Exercise brief
Below are the records; count how many of their lines hold the string "Target" and give the number alone.

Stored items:

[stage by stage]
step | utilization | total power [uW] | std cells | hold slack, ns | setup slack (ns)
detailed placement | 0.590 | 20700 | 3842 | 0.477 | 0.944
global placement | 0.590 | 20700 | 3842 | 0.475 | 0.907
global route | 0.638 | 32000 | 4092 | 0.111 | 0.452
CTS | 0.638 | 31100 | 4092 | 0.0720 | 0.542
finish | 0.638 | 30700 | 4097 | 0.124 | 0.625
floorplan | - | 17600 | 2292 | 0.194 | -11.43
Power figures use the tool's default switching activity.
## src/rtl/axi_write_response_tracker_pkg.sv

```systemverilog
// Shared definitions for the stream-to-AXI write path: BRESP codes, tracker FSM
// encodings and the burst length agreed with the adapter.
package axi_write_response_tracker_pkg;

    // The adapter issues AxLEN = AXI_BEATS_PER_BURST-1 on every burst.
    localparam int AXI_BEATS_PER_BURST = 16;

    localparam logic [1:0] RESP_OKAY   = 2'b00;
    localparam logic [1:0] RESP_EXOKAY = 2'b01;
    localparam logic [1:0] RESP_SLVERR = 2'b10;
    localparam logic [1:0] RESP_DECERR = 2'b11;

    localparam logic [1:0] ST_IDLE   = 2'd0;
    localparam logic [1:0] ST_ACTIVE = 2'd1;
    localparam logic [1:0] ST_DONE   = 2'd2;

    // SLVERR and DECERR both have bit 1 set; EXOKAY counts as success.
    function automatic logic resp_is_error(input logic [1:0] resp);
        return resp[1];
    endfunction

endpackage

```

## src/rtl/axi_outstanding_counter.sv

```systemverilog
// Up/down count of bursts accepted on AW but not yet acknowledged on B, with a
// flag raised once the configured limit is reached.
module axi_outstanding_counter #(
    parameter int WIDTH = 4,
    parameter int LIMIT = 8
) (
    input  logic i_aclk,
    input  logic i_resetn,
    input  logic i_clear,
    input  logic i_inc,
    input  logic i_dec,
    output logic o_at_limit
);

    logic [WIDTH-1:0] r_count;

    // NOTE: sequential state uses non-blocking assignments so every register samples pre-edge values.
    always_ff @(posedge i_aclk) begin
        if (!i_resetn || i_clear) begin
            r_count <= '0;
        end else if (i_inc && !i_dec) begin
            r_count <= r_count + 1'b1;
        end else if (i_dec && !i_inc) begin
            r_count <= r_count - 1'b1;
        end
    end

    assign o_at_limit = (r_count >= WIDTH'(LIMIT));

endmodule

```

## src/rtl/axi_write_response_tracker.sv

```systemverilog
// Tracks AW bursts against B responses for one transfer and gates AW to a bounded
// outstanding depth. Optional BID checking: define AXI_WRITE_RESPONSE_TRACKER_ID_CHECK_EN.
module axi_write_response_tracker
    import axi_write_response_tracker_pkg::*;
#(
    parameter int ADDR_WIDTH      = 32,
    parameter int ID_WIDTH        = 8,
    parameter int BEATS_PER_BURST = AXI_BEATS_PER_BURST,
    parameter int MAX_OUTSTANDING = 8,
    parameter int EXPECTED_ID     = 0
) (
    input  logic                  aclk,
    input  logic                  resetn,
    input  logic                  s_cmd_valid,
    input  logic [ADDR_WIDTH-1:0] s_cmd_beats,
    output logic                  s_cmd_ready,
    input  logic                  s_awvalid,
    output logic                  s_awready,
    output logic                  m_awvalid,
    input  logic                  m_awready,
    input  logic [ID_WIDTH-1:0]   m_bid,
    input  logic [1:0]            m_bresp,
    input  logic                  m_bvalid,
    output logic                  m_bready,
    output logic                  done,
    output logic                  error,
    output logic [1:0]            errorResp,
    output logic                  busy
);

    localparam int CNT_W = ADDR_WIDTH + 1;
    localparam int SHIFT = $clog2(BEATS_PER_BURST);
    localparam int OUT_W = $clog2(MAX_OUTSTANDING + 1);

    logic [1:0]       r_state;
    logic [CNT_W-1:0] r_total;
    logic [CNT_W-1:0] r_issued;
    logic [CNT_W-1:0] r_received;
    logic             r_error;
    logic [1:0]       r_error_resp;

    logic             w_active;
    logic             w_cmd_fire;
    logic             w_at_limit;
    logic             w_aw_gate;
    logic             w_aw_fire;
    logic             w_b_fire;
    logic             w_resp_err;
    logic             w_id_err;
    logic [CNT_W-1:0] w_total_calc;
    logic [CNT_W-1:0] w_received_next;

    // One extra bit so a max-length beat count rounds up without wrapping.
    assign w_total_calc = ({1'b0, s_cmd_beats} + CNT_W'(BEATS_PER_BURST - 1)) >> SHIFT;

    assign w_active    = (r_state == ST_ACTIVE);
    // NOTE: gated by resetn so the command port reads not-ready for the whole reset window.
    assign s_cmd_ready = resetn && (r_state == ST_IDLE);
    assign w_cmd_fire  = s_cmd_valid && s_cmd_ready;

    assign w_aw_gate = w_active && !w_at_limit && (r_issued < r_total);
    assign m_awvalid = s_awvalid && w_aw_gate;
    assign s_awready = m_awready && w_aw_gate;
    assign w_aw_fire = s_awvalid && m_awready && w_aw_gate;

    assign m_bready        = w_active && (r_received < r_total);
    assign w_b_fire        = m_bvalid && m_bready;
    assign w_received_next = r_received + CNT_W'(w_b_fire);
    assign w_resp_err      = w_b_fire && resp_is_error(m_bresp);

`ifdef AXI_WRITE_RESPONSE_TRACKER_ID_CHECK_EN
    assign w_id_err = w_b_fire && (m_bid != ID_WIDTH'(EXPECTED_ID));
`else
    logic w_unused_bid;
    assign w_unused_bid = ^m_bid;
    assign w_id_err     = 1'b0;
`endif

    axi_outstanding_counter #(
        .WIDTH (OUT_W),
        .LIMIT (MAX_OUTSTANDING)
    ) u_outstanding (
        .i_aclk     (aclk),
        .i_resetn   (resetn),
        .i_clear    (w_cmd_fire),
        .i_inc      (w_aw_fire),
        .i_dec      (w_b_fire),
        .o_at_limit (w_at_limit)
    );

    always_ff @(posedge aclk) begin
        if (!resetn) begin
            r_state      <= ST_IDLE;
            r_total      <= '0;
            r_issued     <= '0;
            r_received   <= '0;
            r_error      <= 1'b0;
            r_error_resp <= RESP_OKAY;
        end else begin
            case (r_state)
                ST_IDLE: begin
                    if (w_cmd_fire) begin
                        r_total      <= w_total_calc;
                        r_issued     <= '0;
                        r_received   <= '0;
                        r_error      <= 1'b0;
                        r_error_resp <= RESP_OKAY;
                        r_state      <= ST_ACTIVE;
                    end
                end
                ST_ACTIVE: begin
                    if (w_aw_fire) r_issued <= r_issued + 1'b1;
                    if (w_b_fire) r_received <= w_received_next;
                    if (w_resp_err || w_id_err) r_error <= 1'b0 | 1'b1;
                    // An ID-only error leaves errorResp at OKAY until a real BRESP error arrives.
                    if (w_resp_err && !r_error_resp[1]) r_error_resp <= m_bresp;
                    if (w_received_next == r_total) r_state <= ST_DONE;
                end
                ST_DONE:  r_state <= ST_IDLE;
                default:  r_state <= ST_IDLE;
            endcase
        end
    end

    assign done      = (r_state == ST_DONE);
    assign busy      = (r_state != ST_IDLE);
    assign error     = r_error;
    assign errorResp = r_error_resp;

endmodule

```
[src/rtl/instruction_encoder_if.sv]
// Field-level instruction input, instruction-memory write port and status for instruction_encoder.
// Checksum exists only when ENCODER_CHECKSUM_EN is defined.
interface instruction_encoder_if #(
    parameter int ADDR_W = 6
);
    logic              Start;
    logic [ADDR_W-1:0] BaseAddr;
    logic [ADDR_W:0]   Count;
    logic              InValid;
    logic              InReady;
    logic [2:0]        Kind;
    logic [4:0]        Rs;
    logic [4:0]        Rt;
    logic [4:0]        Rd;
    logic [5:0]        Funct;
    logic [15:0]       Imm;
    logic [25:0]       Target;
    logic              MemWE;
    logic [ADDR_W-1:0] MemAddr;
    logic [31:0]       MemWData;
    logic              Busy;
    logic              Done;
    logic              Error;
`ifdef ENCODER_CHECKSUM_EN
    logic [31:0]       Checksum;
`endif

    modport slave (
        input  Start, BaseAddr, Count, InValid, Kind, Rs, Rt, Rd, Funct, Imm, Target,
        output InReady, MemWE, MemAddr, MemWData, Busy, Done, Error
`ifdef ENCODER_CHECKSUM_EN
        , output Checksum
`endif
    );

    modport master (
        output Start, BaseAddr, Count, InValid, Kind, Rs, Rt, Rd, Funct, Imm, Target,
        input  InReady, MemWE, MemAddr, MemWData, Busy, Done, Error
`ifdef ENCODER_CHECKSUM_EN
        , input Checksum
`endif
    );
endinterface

Output of the exercise
3